Employer Identification No.) |
111 Moorings Dr., Lantana, Florida 33426
(Address of principal executive offices)
(561) 560-4302
(Registrant’s telephone number, including area code)
N/A
(Former name or former address, if changed since last report)
Check the appropriate box below if the Form 8-K filing is intended
to simultaneously satisfy the filing obligation of the registrant
under any of the following provisions:
☐ Written communications pursuant to Rule 425 under the Securities
Act (17 CFR 230.425)
☐ Soliciting material
pursuant to Rule 14a-12 under the Exchange Act (17 CFR
240.14a-12)
☐ Pre-commencement
communications pursuant to Rule 14d-2(b) under the Exchange Act (17
CFR 240.14d-2(b))
☐ Pre-commencement
communications pursuant to Rule 13e-4(c) under the Exchange Act (17
CFR 240.13e-4(c))
Securities registered pursuant to Section 12(b) of the Act:
Title
of Each Class |
Trading Symbol |
Name of Exchange on Which Registered |
None |
None |
None |
Indicate by check mark whether the registrant is an emerging growth
company as defined in Rule 405 of the Securities Act of 1933
(§230.405 of this chapter) or Rule 12b-2 of the Securities Exchange
Act of 1934 (§240.12b-2 of this chapter). ☒
If an emerging growth company, indicate by check mark if the
registrant has elected not to use the extended transition period
for complying with any new or revised financial accounting
standards provided pursuant to Section 13(a) of the Exchange Act.
☐
Item 5.01 Changes in Control of Registrant.

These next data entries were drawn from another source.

`config.mk`:
```
export PLATFORM = sky130hd
export DESIGN_NAME = antialiased_line_generator_core
export DESIGN_NICKNAME = d
export VERILOG_FILES = /design/src/sv/aalg_pkg.sv /design/src/sv/antialiased_line_generator_core.sv /design/src/sv/aalg_divider.sv
export SDC_FILE = /design/constraint.sdc
export NUM_CORES = 1
export LEC_CHECK = 0
export ABC_AREA = 1
export BUFFER_PORTS_ARGS = -buffer_cell sky130_fd_sc_hd__buf_2
export CORE_AREA = 2 2 193 195
export CTS_BUF_LIST = sky130_fd_sc_hd__clkbuf_4 sky130_fd_sc_hd__clkbuf_8
export CTS_CLUSTER_SIZE = 8
export DETAILED_ROUTE_END_ITERATION = 12
export DIE_AREA = 0 0 195 197
export PLACE_DENSITY = 0.87
export SETUP_SLACK_MARGIN = 0.02
export SLEW_MARGIN = 20
export SYNTH_ARGS = -nofsm -noshare
export SYNTH_HDL_FRONTEND = slang
export SYNTH_SLANG_ARGS = --single-unit
```
`constraint.sdc`:
```
create_clock -name clk -period 13.9 [get_ports clk]
set_clock_uncertainty 0.15 [all_clocks]
set_input_delay 0.695 -clock clk [delete_from_list [all_inputs] [get_ports clk]]
set_output_delay 0.695 -clock clk [all_outputs]
set_load 0.01 [all_outputs]
```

On March 24, 2020, Saveene.Com Inc., a Delaware corporation (d/b/a
Saveene) (the “Purchaser”) acquired 50,000,000 shares of Series A
Convertible Preferred Stock (the “Preferred Stock”) of Thunder
Energies Corporation (the “Company”), from Mina Mar Group Corp, a
Florida corporation. Each
share of Preferred Stock is entitled to fifteen (15) votes per
share and at the election of the holder converts into ten (10)
shares of Company common stock, so at the completion of the stock
purchase, the Purchaser owns approximately 98.6% of the fully
diluted outstanding equity securities of the Company and
approximately 99% of the voting rights for the outstanding equity
securities. The purchase price of $500,000.00 for the Preferred
Stock was paid in cash. The consideration for the purchase was
provided to the Purchaser from the private funds of the principal
of the Purchaser. The purchase of the Preferred Stock was the
result of a privately negotiated transaction and consummation of
the purchase resulted in a change of control of the
Company.
In connection with the sale of the Preferred Stock, all existing
officers, directors and board members with the Company remained
undisturbed.
Except as described herein, there are no arrangements or
understandings among members of both the former and new control
persons and their associates with respect to the election of
directors of the Company or other matters.
Item 8.01 Other Events
On March 24, 2020, Thunder Energies, Inc. announced its operational
affiliate plans with Saveene.Com Inc. (Saveene) the preferred
shareholder. Under the agreement, Saveene will grant Thunder
Energies access to several yachts and jets for the purpose of
offering these vessels to the end-user and the general public for
sale and or charter. Additionally, Thunder Energies will gain
access to several patent-pending technologies the entire Saveene
back office that focuses on the yacht and jet industry sector. This
operational affiliate plan with Saveene.Com will allow Thunder
Energies to offer a white-label type solution and OEM or original
equipment manufacturer under Thunder Energies, Inc. own brand name
being Nacaeli brand dispensing the need to acquire and carry any
inventory. All future Thunder Energies, Inc. and or Nacaeli brand
fulfillment orders general maintenance, and upkeep matters such as
mechanical repair, buffering, and similar will be outsourced other
than administrative operational and corporate governance tasks.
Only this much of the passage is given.